What the task asks |
Return exactly the lines of the records below, starting at the line that contains "11 | 2.106 |" and ending at the line that contains "mux2_2 | 28 | 315.3", with both of those lines kept.

[[ Data under study open ]]

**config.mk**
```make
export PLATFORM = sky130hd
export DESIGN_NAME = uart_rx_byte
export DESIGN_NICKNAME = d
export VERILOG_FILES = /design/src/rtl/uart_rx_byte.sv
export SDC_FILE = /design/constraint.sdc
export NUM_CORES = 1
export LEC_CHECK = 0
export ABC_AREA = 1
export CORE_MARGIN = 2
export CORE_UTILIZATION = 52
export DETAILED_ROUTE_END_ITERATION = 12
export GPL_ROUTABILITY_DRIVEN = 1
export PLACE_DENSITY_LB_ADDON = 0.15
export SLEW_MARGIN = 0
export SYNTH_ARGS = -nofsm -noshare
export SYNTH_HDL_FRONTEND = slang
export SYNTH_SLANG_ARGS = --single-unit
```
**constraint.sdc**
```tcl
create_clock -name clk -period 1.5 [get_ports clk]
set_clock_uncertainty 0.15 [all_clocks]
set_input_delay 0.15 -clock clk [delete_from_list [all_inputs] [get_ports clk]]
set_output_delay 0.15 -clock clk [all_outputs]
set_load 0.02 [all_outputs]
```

[[ Data under study closed ]]
[[ Data under study open ]]

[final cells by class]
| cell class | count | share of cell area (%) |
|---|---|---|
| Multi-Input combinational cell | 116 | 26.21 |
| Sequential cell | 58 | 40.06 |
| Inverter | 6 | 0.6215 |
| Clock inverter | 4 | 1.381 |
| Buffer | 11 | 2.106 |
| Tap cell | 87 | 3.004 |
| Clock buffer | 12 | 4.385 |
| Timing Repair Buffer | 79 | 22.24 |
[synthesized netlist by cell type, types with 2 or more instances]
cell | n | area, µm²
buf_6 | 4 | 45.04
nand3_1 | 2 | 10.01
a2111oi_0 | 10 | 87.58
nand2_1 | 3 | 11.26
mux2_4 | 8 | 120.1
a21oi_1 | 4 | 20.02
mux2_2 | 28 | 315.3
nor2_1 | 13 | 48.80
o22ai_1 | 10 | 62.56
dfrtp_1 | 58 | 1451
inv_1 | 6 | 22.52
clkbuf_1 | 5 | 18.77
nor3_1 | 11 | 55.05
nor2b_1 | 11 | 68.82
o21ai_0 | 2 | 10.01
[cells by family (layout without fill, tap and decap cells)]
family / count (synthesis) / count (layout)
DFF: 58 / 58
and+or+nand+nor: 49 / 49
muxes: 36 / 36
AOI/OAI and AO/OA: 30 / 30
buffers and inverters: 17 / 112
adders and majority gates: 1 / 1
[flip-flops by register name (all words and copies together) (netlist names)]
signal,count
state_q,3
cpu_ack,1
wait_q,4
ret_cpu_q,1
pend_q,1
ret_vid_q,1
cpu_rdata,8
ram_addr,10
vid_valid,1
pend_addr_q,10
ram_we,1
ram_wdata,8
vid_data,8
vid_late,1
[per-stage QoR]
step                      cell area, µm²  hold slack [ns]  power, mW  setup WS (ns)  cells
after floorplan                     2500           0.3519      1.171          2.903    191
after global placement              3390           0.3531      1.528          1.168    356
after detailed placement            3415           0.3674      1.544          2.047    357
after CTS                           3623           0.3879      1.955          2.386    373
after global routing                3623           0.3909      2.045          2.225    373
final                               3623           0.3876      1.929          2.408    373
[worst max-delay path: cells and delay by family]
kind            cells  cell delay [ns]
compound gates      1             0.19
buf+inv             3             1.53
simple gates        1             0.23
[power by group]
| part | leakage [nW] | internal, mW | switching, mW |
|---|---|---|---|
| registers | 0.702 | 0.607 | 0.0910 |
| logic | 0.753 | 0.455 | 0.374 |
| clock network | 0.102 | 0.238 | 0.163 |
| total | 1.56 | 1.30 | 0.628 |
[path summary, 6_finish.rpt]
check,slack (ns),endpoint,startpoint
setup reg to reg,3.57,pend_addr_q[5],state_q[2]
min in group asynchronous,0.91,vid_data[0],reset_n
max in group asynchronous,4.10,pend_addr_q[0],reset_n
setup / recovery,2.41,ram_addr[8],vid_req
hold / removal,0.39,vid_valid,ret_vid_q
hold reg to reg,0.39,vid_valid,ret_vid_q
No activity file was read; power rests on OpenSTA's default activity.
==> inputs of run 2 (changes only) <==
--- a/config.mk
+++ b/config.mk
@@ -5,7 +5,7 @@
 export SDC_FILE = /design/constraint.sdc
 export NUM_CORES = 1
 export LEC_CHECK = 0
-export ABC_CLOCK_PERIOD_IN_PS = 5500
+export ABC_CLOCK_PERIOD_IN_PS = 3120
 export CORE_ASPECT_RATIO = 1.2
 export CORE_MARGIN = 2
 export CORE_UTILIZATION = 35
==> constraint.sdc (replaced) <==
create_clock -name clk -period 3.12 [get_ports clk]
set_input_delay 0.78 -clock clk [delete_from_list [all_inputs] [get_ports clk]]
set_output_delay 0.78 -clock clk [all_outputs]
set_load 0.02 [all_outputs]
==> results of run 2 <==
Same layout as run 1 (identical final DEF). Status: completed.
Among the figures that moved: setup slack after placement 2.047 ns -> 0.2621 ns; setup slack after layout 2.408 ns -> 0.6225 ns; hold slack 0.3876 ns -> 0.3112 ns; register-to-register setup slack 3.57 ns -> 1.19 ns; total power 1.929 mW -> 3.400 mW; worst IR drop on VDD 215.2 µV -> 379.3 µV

[[ Data under study closed ]]

Response to the exercise |
| Buffer | 11 | 2.106 |
| Tap cell | 87 | 3.004 |
| Clock buffer | 12 | 4.385 |
| Timing Repair Buffer | 79 | 22.24 |
[synthesized netlist by cell type, types with 2 or more instances]
cell | n | area, µm²
buf_6 | 4 | 45.04
nand3_1 | 2 | 10.01
a2111oi_0 | 10 | 87.58
nand2_1 | 3 | 11.26
mux2_4 | 8 | 120.1
a21oi_1 | 4 | 20.02
mux2_2 | 28 | 315.3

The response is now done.